__YOUR ASSIGNMENT__: Output only the lines below from the one containing "# The standard layout" to the one containing "- CTS_CLUSTER_SIZE: unset -> 25", exactly as written, both ends kept.
▽
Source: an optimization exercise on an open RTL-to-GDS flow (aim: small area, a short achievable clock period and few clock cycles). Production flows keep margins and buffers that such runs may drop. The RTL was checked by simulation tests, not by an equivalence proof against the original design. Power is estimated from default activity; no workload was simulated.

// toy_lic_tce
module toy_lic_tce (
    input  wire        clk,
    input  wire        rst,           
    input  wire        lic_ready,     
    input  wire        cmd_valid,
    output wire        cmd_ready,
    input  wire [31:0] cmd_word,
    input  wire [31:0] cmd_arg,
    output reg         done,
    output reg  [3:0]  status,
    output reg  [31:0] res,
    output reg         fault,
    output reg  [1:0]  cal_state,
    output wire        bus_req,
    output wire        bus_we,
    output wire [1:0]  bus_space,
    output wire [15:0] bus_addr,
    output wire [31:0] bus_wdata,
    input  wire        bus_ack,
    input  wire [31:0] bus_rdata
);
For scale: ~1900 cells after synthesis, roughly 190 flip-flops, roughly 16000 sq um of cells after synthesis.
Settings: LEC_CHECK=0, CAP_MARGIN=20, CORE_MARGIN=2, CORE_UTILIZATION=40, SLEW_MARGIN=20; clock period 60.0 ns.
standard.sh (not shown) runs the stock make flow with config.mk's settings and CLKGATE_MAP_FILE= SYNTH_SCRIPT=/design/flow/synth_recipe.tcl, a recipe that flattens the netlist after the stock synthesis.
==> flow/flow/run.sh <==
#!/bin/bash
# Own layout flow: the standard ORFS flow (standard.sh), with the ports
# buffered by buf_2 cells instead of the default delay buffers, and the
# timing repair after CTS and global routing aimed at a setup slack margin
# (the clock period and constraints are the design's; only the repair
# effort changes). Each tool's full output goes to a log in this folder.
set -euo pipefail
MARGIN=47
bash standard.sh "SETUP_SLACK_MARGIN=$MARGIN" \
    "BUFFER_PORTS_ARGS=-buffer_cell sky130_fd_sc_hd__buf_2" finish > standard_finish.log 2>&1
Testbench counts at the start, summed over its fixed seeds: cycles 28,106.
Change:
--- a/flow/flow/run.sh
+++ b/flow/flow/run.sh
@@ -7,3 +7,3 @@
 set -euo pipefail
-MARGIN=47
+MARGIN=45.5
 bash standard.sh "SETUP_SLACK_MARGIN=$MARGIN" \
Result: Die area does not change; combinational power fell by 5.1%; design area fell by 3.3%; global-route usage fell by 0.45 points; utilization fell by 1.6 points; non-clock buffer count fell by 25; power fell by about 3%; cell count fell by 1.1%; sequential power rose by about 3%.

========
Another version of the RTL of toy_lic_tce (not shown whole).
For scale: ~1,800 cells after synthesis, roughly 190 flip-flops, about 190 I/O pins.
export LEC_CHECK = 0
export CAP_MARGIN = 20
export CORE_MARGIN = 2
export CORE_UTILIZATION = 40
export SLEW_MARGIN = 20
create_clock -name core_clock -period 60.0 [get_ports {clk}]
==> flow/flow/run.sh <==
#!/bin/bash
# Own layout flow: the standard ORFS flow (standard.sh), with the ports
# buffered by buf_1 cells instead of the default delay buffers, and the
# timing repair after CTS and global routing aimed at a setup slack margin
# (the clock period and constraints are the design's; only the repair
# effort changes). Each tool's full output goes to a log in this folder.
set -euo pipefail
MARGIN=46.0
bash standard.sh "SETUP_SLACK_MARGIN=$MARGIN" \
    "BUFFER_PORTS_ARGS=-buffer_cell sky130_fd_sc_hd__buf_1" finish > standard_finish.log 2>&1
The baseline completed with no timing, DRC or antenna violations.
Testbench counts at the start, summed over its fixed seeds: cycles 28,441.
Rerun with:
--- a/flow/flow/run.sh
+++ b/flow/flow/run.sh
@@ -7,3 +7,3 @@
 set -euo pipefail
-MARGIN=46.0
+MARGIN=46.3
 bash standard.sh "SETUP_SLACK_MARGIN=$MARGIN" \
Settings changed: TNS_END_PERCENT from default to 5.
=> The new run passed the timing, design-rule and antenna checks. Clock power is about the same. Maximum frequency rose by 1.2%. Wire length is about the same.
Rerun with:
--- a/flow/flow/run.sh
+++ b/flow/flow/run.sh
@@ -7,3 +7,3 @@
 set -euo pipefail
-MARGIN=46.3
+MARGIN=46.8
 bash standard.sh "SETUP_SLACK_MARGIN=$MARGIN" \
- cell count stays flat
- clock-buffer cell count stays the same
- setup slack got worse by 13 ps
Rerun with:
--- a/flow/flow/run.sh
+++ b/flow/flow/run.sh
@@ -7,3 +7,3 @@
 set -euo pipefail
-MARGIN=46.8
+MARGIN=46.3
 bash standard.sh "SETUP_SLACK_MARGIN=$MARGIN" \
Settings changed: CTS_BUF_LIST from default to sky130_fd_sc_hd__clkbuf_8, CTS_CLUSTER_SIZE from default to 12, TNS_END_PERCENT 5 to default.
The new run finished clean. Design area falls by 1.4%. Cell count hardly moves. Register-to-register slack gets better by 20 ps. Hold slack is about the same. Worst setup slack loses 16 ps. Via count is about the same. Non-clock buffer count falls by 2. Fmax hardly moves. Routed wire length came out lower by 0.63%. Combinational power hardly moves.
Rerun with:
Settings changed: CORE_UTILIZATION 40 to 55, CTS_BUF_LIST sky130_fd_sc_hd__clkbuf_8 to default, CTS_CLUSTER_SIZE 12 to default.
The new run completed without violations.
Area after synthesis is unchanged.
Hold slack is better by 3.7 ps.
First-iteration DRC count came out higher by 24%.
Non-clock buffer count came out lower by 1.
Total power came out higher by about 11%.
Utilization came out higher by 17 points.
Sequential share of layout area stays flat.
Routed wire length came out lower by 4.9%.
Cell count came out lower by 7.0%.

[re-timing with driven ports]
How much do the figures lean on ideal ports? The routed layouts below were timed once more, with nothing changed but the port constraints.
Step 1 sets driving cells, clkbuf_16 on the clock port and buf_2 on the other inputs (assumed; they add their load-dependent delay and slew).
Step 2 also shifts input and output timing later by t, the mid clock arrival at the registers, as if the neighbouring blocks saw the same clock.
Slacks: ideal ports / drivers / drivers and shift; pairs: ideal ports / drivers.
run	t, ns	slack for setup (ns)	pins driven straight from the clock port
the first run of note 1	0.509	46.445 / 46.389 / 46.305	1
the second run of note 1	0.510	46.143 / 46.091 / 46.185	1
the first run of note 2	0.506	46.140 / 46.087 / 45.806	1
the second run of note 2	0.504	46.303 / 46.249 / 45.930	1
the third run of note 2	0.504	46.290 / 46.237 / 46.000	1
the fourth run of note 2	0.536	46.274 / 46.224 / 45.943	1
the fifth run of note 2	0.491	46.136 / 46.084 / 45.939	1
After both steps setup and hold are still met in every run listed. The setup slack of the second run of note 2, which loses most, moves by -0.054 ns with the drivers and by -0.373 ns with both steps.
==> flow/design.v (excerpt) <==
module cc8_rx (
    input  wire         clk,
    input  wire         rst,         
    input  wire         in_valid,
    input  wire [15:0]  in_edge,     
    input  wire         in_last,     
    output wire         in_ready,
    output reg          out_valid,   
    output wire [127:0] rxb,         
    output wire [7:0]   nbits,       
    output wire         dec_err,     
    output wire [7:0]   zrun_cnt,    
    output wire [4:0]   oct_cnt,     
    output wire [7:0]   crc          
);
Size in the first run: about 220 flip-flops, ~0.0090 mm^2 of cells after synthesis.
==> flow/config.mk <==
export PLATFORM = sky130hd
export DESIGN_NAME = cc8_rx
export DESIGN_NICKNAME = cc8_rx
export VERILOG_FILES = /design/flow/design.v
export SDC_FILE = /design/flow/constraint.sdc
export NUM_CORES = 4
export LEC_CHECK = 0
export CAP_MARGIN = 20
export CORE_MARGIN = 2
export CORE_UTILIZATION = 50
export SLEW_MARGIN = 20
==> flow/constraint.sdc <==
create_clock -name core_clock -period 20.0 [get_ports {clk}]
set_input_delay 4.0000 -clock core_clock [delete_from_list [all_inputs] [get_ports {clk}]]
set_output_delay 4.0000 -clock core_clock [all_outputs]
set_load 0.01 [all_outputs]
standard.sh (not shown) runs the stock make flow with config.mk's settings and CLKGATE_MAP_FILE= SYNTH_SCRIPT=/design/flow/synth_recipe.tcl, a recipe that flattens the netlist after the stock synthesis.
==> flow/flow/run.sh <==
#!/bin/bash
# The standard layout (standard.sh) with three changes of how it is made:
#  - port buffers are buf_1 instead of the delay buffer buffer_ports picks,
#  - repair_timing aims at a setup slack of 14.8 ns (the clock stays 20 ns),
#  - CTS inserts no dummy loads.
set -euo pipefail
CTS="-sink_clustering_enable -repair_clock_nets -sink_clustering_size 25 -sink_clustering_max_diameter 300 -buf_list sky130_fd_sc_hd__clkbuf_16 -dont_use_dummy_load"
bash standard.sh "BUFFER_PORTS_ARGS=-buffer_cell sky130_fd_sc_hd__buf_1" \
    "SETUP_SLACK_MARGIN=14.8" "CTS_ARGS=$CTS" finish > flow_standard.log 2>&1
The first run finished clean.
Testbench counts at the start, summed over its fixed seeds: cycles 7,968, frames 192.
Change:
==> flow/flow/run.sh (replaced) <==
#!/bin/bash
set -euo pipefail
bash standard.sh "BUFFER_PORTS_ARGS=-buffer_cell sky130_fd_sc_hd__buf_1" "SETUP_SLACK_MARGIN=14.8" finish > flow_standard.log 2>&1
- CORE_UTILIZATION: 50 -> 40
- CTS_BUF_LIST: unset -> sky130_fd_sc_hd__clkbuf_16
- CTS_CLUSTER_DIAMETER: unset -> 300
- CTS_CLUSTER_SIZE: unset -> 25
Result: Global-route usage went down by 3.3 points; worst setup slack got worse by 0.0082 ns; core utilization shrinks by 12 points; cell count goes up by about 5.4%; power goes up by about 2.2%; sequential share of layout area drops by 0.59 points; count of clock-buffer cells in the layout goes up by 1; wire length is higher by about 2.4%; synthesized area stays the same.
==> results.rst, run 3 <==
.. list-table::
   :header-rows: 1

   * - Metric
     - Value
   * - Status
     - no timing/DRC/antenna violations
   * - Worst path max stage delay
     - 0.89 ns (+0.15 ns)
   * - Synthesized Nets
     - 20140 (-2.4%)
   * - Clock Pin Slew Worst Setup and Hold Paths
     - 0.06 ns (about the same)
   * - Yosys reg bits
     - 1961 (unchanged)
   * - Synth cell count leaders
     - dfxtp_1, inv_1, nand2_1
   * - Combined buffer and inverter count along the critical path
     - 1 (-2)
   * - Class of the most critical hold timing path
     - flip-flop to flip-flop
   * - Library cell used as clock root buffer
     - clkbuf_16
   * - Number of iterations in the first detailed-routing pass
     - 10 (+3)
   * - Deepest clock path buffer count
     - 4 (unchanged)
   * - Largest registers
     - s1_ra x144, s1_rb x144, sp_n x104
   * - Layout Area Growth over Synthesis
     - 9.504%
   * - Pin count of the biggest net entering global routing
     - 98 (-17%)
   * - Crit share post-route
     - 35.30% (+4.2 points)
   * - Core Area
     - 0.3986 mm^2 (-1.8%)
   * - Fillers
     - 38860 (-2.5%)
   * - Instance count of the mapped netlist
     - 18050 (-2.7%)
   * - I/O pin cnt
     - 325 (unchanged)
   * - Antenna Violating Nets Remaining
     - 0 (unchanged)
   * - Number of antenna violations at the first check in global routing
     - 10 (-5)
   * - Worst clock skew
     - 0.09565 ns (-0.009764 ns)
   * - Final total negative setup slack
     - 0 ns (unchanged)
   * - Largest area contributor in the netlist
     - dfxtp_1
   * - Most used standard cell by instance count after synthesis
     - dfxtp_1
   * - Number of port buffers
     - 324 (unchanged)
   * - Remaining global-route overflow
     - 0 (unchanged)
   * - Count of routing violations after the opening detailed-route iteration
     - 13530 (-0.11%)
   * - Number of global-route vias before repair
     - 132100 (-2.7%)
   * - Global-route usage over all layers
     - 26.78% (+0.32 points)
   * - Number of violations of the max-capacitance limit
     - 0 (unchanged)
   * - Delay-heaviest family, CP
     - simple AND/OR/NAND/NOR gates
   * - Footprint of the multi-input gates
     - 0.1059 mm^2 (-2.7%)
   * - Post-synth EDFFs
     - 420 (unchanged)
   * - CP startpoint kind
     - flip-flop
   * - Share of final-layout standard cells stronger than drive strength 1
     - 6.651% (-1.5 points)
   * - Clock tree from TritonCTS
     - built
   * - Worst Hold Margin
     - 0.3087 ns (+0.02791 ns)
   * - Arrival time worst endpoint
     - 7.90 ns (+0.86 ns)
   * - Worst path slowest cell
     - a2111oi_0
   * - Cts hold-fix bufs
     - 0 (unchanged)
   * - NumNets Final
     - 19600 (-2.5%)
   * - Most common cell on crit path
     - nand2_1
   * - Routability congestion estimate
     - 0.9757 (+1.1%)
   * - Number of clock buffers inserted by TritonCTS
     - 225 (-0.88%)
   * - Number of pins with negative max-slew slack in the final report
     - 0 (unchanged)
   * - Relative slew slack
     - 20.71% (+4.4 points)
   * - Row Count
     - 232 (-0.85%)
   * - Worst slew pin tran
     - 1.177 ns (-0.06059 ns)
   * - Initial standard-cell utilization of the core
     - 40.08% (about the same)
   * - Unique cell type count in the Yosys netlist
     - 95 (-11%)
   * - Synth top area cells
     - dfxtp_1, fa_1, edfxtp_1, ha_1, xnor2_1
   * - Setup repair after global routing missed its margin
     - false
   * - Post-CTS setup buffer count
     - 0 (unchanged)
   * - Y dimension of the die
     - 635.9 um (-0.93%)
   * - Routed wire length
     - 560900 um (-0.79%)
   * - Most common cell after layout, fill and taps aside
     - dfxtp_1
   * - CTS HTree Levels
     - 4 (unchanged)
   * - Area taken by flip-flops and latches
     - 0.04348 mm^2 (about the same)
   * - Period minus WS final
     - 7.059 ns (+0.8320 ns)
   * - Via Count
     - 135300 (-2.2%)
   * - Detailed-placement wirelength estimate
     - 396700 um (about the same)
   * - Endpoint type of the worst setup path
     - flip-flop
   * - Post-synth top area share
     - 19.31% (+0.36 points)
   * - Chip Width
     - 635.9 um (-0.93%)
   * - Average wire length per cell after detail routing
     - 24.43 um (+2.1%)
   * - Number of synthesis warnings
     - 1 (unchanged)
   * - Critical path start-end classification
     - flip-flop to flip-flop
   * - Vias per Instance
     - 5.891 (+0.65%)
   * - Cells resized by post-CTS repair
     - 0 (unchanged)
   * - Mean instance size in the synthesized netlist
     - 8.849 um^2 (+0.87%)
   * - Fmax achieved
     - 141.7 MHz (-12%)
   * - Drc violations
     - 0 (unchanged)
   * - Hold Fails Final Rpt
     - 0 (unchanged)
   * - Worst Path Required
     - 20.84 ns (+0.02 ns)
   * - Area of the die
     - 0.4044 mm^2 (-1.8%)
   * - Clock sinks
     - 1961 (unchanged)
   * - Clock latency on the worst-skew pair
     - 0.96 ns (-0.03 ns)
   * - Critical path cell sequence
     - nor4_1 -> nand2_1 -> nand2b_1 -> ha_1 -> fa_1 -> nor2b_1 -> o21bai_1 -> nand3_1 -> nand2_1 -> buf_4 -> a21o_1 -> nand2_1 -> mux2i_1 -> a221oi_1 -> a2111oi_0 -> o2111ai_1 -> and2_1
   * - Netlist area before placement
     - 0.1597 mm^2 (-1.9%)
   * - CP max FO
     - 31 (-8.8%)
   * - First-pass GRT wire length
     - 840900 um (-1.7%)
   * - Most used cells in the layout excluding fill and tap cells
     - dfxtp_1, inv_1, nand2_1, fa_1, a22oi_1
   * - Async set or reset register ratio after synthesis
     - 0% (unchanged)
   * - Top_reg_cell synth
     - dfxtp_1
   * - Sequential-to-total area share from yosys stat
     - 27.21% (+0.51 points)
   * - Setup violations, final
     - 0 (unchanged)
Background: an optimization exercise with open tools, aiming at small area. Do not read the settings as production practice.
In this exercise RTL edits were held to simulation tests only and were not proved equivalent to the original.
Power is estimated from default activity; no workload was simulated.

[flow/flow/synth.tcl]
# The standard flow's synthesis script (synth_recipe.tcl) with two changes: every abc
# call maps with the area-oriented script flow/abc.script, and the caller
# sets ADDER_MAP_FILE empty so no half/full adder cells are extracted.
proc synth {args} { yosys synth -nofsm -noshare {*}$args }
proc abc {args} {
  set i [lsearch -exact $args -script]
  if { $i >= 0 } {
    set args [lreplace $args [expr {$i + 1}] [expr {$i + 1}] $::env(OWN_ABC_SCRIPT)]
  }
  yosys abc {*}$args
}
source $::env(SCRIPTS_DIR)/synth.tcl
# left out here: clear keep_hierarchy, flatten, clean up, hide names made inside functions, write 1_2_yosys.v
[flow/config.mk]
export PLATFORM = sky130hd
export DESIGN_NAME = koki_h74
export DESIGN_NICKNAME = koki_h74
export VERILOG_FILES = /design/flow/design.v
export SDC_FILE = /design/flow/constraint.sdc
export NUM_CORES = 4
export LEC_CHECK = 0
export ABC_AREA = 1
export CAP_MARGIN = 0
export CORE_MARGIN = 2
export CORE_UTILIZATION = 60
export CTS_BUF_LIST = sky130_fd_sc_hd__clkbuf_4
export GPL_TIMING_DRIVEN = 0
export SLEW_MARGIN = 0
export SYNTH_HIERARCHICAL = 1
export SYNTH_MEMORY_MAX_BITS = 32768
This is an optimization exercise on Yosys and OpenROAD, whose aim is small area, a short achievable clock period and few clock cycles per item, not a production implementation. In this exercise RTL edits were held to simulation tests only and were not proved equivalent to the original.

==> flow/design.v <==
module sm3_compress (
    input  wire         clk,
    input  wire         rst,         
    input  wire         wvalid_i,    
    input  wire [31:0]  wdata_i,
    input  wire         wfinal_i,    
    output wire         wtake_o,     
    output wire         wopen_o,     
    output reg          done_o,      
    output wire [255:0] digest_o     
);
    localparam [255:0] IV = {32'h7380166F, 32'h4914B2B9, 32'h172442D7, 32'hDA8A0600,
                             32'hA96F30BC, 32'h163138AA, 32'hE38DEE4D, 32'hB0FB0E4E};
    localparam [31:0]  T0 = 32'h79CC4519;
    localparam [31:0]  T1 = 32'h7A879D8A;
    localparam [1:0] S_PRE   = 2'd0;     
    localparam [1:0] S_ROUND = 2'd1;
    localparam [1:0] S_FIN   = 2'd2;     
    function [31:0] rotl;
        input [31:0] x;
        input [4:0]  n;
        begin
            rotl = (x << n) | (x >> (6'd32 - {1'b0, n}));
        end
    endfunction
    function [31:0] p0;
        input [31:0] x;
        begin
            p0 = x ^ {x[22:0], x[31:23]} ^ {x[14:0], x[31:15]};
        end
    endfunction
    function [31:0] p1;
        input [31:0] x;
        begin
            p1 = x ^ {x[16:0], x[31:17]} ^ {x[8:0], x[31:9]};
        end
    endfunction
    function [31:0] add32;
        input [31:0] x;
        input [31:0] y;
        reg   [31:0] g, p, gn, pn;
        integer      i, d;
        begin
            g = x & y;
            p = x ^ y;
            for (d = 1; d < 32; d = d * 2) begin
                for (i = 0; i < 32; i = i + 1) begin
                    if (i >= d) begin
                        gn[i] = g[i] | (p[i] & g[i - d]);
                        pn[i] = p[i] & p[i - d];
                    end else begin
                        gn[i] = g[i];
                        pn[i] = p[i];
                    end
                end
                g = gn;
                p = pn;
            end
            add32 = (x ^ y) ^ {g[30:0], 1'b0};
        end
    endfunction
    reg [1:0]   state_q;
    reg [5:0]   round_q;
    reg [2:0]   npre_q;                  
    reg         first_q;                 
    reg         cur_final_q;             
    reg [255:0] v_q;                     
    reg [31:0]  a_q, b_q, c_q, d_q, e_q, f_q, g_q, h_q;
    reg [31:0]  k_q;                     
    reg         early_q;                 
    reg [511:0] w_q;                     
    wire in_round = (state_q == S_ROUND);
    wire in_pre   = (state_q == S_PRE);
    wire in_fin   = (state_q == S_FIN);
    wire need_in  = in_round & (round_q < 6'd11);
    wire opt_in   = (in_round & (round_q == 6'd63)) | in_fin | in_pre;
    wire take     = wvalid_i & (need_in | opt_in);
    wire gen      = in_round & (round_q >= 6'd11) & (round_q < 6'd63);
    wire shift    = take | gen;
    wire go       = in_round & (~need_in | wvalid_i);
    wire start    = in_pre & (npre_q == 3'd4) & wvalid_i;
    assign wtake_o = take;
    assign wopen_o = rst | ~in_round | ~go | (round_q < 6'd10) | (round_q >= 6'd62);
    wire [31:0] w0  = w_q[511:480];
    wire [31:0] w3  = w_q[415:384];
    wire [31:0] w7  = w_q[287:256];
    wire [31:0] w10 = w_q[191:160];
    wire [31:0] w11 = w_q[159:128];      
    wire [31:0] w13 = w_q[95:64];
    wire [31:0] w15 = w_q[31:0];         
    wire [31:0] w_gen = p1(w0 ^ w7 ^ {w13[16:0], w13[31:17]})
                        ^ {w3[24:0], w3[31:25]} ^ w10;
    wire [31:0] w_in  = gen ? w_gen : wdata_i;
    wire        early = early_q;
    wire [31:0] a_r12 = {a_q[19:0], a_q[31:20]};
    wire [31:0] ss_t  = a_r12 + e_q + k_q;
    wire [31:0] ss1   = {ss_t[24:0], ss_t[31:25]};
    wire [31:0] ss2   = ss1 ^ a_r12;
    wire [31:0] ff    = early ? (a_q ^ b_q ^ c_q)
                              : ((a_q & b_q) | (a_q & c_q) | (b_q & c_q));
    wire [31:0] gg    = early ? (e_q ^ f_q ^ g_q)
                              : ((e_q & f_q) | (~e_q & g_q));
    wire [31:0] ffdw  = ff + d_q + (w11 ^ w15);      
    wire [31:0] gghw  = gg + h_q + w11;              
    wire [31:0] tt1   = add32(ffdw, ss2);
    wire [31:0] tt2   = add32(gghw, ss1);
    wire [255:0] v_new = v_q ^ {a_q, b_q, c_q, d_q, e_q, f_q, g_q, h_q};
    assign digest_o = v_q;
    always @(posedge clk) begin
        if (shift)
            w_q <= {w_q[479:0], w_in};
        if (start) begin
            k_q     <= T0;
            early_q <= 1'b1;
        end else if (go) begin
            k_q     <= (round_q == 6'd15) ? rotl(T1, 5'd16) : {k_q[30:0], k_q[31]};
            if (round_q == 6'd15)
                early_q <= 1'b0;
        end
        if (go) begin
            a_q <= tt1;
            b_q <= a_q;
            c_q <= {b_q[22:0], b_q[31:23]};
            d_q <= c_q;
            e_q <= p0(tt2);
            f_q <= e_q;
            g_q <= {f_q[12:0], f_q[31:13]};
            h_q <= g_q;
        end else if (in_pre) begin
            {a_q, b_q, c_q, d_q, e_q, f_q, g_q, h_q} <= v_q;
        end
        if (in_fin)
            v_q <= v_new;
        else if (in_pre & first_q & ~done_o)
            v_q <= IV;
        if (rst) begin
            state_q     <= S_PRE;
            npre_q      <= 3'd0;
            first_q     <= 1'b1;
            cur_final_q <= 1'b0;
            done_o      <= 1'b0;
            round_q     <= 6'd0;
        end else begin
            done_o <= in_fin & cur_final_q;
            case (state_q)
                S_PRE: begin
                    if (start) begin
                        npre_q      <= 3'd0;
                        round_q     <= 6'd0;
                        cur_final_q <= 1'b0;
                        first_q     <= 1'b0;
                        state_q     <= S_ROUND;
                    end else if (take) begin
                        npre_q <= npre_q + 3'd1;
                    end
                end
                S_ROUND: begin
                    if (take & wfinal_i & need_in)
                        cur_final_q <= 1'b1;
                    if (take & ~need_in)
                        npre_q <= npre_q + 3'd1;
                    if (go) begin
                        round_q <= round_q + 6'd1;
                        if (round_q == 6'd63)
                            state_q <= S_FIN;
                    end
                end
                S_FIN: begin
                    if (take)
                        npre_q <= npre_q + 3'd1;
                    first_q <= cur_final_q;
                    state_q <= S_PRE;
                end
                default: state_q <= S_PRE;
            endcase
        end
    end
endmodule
△
__RESULT BELOW__:
# The standard layout (standard.sh) with three changes of how it is made:
#  - port buffers are buf_1 instead of the delay buffer buffer_ports picks,
#  - repair_timing aims at a setup slack of 14.8 ns (the clock stays 20 ns),
#  - CTS inserts no dummy loads.
set -euo pipefail
CTS="-sink_clustering_enable -repair_clock_nets -sink_clustering_size 25 -sink_clustering_max_diameter 300 -buf_list sky130_fd_sc_hd__clkbuf_16 -dont_use_dummy_load"
bash standard.sh "BUFFER_PORTS_ARGS=-buffer_cell sky130_fd_sc_hd__buf_1" \
    "SETUP_SLACK_MARGIN=14.8" "CTS_ARGS=$CTS" finish > flow_standard.log 2>&1
The first run finished clean.
Testbench counts at the start, summed over its fixed seeds: cycles 7,968, frames 192.
Change:
==> flow/flow/run.sh (replaced) <==
#!/bin/bash
set -euo pipefail
bash standard.sh "BUFFER_PORTS_ARGS=-buffer_cell sky130_fd_sc_hd__buf_1" "SETUP_SLACK_MARGIN=14.8" finish > flow_standard.log 2>&1
- CORE_UTILIZATION: 50 -> 40
- CTS_BUF_LIST: unset -> sky130_fd_sc_hd__clkbuf_16
- CTS_CLUSTER_DIAMETER: unset -> 300
- CTS_CLUSTER_SIZE: unset -> 25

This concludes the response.